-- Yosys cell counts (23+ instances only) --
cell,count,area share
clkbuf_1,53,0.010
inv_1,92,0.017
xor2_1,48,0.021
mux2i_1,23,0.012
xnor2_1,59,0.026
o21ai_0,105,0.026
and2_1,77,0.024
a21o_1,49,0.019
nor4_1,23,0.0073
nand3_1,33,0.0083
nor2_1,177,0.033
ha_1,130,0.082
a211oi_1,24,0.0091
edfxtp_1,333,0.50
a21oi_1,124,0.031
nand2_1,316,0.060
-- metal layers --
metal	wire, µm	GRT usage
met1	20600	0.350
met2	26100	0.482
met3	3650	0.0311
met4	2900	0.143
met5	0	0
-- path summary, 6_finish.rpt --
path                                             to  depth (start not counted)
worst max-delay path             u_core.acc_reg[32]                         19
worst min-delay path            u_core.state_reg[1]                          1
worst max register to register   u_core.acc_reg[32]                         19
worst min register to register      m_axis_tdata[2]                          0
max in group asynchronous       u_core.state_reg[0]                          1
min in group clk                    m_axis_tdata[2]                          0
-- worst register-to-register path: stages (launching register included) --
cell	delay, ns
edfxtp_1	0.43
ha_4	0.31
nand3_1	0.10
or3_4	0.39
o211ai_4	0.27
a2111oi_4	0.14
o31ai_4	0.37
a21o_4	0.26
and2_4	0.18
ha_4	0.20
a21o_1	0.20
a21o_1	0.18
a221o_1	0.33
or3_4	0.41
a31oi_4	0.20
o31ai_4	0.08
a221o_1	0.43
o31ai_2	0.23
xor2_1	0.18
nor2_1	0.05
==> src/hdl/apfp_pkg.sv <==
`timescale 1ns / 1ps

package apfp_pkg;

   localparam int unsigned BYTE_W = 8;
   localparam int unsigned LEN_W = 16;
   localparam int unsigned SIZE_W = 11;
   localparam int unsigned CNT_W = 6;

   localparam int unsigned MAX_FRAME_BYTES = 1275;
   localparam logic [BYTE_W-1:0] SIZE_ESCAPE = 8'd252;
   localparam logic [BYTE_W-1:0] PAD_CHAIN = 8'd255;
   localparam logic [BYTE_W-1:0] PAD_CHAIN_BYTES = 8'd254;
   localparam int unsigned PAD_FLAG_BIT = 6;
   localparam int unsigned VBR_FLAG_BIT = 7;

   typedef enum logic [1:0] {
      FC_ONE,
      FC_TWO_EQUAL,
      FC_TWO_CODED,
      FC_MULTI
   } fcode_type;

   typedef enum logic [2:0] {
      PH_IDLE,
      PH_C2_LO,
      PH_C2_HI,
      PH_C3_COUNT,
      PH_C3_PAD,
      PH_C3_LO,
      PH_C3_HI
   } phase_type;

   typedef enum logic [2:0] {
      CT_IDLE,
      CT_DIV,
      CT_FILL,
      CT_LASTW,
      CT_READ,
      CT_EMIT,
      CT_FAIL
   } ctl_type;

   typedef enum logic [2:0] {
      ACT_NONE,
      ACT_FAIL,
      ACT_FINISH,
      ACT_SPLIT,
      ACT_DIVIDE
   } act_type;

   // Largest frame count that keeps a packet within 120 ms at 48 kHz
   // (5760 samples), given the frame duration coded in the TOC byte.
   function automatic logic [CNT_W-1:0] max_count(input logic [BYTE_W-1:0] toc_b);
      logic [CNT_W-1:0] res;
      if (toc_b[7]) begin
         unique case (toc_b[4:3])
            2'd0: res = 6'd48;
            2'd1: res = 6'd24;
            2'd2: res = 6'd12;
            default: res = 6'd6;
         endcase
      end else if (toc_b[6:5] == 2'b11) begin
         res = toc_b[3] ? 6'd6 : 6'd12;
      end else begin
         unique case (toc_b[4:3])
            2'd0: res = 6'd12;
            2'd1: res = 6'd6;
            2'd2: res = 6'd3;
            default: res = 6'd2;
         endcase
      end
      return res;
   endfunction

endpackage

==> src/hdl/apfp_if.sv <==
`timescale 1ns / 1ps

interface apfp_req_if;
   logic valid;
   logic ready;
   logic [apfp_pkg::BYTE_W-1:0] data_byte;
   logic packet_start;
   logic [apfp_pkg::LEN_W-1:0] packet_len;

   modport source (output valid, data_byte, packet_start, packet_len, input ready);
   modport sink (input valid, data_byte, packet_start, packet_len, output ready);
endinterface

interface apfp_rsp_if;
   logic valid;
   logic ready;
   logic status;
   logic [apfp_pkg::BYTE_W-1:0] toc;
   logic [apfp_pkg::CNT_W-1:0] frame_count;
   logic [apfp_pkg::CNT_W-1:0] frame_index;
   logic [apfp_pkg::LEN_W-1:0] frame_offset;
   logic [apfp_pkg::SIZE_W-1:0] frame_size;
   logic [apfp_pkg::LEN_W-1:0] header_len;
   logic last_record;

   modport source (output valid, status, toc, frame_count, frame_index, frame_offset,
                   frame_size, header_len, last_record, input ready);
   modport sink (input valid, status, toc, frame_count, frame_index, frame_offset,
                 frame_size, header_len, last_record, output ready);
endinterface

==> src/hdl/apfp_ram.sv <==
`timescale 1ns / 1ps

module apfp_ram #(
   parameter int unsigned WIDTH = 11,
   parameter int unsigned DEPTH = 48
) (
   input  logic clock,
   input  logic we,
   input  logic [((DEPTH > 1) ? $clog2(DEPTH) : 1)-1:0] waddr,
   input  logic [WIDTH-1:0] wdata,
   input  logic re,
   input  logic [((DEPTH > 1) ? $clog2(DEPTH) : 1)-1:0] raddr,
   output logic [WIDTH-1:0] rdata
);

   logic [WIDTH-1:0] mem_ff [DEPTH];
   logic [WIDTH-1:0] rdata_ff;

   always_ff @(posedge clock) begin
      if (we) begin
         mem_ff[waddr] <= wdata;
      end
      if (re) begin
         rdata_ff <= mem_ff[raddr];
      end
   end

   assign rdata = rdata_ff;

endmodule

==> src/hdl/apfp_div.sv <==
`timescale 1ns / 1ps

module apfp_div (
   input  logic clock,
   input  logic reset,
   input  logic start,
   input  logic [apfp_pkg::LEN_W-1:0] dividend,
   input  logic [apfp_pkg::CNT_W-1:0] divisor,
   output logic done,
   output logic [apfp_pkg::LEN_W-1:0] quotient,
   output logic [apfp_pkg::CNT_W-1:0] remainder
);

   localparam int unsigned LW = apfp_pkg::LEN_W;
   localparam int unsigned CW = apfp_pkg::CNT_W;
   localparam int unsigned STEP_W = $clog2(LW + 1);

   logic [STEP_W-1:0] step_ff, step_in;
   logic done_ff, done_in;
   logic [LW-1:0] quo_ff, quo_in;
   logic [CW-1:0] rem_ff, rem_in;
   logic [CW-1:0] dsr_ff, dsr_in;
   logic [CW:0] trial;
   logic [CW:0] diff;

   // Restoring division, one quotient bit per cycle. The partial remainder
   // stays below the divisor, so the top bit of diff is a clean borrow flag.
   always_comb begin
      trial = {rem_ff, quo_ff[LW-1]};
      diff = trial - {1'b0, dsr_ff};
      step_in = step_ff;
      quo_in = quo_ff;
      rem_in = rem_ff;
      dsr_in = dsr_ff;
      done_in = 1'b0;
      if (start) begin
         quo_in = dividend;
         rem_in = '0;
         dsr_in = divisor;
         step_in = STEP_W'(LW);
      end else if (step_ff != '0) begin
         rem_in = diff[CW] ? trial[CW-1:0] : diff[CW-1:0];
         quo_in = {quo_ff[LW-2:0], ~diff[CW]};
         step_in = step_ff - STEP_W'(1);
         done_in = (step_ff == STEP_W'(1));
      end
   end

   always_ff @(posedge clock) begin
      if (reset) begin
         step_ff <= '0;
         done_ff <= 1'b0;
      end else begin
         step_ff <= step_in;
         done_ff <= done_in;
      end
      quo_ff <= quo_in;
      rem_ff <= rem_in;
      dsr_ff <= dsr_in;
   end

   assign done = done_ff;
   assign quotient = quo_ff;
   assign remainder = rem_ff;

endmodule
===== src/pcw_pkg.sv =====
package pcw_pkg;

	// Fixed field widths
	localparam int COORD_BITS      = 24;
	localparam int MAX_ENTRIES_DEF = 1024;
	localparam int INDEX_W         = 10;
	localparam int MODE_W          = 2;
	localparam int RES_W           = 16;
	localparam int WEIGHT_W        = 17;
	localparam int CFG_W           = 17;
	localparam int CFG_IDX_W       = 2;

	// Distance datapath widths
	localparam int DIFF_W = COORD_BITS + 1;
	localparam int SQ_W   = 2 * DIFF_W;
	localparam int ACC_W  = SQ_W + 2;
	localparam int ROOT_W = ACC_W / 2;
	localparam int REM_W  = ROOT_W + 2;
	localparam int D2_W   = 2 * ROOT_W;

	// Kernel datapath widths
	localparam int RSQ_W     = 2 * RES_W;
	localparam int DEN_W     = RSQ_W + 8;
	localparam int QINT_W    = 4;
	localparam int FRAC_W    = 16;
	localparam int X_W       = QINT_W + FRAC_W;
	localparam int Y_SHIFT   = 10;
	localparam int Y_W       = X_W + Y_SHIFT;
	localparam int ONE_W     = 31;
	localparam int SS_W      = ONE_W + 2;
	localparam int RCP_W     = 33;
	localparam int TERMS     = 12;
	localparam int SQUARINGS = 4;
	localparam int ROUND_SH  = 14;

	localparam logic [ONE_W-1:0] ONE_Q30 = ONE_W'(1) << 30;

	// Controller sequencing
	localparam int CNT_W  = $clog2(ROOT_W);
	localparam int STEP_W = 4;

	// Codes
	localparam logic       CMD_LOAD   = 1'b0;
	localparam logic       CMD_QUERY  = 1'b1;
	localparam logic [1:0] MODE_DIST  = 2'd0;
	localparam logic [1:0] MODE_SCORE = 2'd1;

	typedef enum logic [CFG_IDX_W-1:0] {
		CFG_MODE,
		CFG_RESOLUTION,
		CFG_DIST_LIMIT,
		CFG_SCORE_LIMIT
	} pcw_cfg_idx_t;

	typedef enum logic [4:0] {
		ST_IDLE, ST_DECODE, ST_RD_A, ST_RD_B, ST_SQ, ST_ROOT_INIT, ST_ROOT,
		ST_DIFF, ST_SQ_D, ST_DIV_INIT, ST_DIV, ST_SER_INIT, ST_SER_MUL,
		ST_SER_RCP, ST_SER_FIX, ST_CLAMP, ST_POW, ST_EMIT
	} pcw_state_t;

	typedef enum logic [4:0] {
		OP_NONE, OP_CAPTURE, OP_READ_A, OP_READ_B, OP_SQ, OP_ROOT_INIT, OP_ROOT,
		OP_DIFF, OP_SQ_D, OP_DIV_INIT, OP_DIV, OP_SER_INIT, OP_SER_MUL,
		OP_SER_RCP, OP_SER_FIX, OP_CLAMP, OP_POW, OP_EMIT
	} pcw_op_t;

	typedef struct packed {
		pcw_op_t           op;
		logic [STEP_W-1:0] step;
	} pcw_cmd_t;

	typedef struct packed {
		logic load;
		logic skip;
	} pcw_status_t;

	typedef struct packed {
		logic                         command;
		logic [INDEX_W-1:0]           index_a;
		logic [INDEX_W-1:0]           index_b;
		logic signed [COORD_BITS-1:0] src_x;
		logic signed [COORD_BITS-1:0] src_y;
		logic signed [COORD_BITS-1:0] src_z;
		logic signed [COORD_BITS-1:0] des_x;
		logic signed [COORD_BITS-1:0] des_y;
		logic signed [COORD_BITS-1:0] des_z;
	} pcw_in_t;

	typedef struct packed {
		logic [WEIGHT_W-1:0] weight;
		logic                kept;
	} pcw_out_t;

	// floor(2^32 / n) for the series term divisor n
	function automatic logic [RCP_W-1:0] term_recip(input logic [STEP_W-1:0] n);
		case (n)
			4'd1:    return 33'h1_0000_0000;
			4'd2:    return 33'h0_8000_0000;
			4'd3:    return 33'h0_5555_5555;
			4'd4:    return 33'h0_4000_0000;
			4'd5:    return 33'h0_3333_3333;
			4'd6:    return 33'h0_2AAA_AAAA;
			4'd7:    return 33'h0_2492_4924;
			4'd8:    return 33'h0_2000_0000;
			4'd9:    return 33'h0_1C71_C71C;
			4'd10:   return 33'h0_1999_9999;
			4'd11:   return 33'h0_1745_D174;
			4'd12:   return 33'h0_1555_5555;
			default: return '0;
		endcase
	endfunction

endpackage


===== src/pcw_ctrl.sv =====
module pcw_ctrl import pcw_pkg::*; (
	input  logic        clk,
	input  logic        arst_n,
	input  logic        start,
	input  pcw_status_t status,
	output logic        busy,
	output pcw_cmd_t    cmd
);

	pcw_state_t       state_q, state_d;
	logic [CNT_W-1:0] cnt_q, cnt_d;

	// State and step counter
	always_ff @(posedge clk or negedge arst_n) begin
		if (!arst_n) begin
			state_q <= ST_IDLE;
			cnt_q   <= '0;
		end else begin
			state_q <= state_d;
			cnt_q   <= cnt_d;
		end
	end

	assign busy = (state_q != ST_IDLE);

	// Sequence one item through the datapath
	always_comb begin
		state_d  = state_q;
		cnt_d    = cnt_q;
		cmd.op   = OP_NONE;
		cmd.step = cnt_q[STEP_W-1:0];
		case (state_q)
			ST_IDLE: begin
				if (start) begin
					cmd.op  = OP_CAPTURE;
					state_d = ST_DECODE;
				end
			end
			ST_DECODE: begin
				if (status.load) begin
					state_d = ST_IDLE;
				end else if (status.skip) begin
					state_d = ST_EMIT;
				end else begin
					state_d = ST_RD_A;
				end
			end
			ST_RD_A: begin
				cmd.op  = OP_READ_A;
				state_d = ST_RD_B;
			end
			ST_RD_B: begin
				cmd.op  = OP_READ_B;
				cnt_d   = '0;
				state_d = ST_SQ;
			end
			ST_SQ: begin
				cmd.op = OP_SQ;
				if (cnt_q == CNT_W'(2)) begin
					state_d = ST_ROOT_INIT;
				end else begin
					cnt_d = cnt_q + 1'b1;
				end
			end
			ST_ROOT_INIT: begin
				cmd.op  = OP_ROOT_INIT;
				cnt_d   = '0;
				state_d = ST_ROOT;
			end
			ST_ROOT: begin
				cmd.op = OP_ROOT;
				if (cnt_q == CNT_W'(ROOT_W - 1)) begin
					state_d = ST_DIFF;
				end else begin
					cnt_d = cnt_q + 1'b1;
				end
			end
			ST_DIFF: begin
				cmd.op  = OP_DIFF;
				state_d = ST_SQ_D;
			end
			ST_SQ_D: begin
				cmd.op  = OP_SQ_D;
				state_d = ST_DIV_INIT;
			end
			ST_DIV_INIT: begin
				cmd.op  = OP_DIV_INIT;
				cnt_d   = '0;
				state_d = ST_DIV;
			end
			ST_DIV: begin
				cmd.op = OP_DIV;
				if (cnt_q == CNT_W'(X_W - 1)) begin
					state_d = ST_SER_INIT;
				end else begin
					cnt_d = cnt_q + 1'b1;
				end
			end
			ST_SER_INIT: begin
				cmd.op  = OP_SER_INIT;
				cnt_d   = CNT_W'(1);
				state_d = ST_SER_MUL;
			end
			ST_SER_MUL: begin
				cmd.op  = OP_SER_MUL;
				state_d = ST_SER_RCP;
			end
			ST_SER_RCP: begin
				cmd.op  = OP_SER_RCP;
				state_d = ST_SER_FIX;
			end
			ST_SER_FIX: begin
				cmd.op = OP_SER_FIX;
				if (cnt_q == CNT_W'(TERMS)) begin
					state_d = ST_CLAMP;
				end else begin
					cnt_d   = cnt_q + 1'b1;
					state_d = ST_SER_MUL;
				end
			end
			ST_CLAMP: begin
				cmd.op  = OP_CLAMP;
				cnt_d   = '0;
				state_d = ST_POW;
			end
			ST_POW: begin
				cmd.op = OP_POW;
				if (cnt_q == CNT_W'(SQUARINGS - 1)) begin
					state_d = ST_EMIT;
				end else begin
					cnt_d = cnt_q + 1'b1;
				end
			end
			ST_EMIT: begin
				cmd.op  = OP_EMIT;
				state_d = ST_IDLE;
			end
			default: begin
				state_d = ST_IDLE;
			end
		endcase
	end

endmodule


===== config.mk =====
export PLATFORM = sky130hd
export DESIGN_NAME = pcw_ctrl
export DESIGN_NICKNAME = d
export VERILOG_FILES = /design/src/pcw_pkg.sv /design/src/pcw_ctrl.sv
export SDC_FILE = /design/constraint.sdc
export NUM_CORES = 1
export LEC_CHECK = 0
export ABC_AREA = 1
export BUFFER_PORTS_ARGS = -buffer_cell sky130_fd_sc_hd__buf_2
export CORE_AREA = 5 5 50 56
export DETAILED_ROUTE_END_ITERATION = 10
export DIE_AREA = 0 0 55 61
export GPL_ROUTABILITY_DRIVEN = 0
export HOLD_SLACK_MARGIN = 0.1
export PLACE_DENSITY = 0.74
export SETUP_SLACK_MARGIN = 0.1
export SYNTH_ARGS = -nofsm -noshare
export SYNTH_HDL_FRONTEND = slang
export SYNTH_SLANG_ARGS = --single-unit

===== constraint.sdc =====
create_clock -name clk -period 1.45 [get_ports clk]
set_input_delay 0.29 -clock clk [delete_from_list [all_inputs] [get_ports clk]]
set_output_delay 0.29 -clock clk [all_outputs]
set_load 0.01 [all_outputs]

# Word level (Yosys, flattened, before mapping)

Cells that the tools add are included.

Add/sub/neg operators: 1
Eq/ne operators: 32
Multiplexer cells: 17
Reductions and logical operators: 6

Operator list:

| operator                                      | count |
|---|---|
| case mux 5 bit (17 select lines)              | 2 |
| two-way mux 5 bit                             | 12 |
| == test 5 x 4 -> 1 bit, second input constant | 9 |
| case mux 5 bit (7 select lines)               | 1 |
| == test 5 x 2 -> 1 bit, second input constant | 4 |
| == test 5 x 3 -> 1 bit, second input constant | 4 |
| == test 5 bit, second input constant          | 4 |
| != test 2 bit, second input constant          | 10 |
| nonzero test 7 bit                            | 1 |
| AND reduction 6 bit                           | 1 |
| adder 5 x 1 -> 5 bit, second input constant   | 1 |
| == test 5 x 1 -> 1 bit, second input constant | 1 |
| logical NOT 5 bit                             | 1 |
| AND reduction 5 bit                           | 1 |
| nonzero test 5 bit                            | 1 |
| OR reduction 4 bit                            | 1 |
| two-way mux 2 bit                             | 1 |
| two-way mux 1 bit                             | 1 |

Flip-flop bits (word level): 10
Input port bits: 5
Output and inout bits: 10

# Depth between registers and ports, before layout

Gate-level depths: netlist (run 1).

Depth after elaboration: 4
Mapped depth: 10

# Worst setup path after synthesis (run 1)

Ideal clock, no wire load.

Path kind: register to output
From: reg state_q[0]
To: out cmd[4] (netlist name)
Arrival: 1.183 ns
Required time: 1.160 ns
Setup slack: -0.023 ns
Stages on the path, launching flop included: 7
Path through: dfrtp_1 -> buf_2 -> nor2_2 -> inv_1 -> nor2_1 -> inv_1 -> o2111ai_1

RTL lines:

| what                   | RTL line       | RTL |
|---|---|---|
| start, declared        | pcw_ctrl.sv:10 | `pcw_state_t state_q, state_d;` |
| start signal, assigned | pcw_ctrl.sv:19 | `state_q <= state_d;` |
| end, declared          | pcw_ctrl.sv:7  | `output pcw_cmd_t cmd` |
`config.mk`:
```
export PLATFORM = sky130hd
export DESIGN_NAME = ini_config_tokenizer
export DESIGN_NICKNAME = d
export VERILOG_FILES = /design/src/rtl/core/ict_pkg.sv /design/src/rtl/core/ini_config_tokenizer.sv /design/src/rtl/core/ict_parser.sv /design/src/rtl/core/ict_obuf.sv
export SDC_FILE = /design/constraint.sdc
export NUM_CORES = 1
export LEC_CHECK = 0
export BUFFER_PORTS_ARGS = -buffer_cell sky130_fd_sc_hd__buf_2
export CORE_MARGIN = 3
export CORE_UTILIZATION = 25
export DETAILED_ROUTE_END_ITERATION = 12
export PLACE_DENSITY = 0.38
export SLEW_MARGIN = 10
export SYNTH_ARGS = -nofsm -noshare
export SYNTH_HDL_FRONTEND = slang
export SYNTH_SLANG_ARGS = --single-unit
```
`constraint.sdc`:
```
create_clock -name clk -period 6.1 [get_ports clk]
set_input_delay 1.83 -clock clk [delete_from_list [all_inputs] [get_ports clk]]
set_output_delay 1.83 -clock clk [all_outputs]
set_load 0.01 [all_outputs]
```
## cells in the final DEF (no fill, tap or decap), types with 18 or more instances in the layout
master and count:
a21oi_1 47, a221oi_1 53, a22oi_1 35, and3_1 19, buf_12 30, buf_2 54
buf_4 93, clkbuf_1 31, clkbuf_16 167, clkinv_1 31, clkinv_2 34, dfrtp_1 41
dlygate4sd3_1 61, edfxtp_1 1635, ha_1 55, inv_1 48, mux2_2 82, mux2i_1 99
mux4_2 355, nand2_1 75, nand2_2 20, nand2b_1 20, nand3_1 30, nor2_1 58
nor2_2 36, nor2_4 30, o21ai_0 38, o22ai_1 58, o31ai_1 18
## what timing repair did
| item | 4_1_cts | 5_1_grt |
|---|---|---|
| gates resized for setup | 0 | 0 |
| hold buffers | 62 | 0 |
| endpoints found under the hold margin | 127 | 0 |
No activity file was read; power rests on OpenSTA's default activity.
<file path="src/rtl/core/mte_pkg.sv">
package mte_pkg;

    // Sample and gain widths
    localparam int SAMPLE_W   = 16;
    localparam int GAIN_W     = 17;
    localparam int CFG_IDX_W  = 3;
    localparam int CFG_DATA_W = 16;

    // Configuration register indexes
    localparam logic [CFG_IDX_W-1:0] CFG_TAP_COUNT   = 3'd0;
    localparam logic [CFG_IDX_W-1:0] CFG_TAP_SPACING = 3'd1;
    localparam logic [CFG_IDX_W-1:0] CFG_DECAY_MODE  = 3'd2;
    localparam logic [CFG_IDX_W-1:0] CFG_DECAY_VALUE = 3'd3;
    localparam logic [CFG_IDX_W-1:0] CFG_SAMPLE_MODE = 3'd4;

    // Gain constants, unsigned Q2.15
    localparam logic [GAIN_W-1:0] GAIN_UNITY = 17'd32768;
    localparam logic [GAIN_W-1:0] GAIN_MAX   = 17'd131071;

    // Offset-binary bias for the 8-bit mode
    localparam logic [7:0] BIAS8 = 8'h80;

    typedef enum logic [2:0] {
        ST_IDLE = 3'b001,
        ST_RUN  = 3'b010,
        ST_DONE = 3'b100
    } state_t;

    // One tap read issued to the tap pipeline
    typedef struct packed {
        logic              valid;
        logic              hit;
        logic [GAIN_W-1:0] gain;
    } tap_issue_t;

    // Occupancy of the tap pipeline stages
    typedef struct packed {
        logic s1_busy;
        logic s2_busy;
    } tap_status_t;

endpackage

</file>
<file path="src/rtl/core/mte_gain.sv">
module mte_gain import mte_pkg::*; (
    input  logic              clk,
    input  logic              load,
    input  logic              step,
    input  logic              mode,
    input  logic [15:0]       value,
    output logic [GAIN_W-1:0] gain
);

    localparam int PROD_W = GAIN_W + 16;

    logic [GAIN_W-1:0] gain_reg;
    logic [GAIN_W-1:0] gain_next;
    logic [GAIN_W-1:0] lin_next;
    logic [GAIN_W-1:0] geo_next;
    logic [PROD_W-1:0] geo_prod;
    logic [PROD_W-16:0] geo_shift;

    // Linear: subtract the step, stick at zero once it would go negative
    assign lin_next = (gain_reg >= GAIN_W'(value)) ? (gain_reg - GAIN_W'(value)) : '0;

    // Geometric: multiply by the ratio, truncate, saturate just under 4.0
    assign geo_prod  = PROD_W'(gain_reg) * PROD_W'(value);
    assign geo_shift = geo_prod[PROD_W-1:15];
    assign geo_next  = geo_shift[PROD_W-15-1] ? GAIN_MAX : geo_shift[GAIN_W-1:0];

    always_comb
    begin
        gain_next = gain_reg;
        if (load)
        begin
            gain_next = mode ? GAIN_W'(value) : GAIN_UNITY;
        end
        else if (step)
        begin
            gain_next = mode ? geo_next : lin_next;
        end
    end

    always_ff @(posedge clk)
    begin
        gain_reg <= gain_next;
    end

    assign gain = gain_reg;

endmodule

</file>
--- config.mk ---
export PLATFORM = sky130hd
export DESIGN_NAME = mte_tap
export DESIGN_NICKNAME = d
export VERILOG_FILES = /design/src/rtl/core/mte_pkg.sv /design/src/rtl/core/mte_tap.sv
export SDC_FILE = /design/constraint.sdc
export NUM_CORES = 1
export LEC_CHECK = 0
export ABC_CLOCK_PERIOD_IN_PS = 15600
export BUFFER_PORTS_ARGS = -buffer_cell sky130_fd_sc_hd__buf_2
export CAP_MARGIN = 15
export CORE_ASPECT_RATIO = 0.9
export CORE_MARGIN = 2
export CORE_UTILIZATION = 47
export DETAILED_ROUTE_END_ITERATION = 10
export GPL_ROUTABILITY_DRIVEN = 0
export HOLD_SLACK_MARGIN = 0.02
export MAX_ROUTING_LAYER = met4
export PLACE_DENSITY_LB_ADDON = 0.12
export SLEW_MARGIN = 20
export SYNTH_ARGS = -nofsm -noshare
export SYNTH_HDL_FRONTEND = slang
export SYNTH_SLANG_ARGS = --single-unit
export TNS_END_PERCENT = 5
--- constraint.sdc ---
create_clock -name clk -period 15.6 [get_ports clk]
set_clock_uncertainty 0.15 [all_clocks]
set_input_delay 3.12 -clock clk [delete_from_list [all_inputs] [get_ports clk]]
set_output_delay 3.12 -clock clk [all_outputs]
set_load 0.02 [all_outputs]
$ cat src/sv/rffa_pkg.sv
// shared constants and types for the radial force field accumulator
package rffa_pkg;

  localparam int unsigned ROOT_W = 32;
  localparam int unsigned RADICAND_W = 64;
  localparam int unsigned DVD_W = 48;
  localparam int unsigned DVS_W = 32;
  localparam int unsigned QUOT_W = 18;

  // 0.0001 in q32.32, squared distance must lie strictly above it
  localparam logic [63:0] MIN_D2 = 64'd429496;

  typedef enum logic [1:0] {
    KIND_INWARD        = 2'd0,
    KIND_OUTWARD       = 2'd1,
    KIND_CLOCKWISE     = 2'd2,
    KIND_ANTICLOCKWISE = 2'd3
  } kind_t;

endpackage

**What the task asks:**
Only the lines from the start of the material through the line bearing "worst min-delay path" are needed, restated exactly, with both end lines included.

**Answer space:**
-- Yosys cell counts (23+ instances only) --
cell,count,area share
clkbuf_1,53,0.010
inv_1,92,0.017
xor2_1,48,0.021
mux2i_1,23,0.012
xnor2_1,59,0.026
o21ai_0,105,0.026
and2_1,77,0.024
a21o_1,49,0.019
nor4_1,23,0.0073
nand3_1,33,0.0083
nor2_1,177,0.033
ha_1,130,0.082
a211oi_1,24,0.0091
edfxtp_1,333,0.50
a21oi_1,124,0.031
nand2_1,316,0.060
-- metal layers --
metal	wire, µm	GRT usage
met1	20600	0.350
met2	26100	0.482
met3	3650	0.0311
met4	2900	0.143
met5	0	0
-- path summary, 6_finish.rpt --
path                                             to  depth (start not counted)
worst max-delay path             u_core.acc_reg[32]                         19
worst min-delay path            u_core.state_reg[1]                          1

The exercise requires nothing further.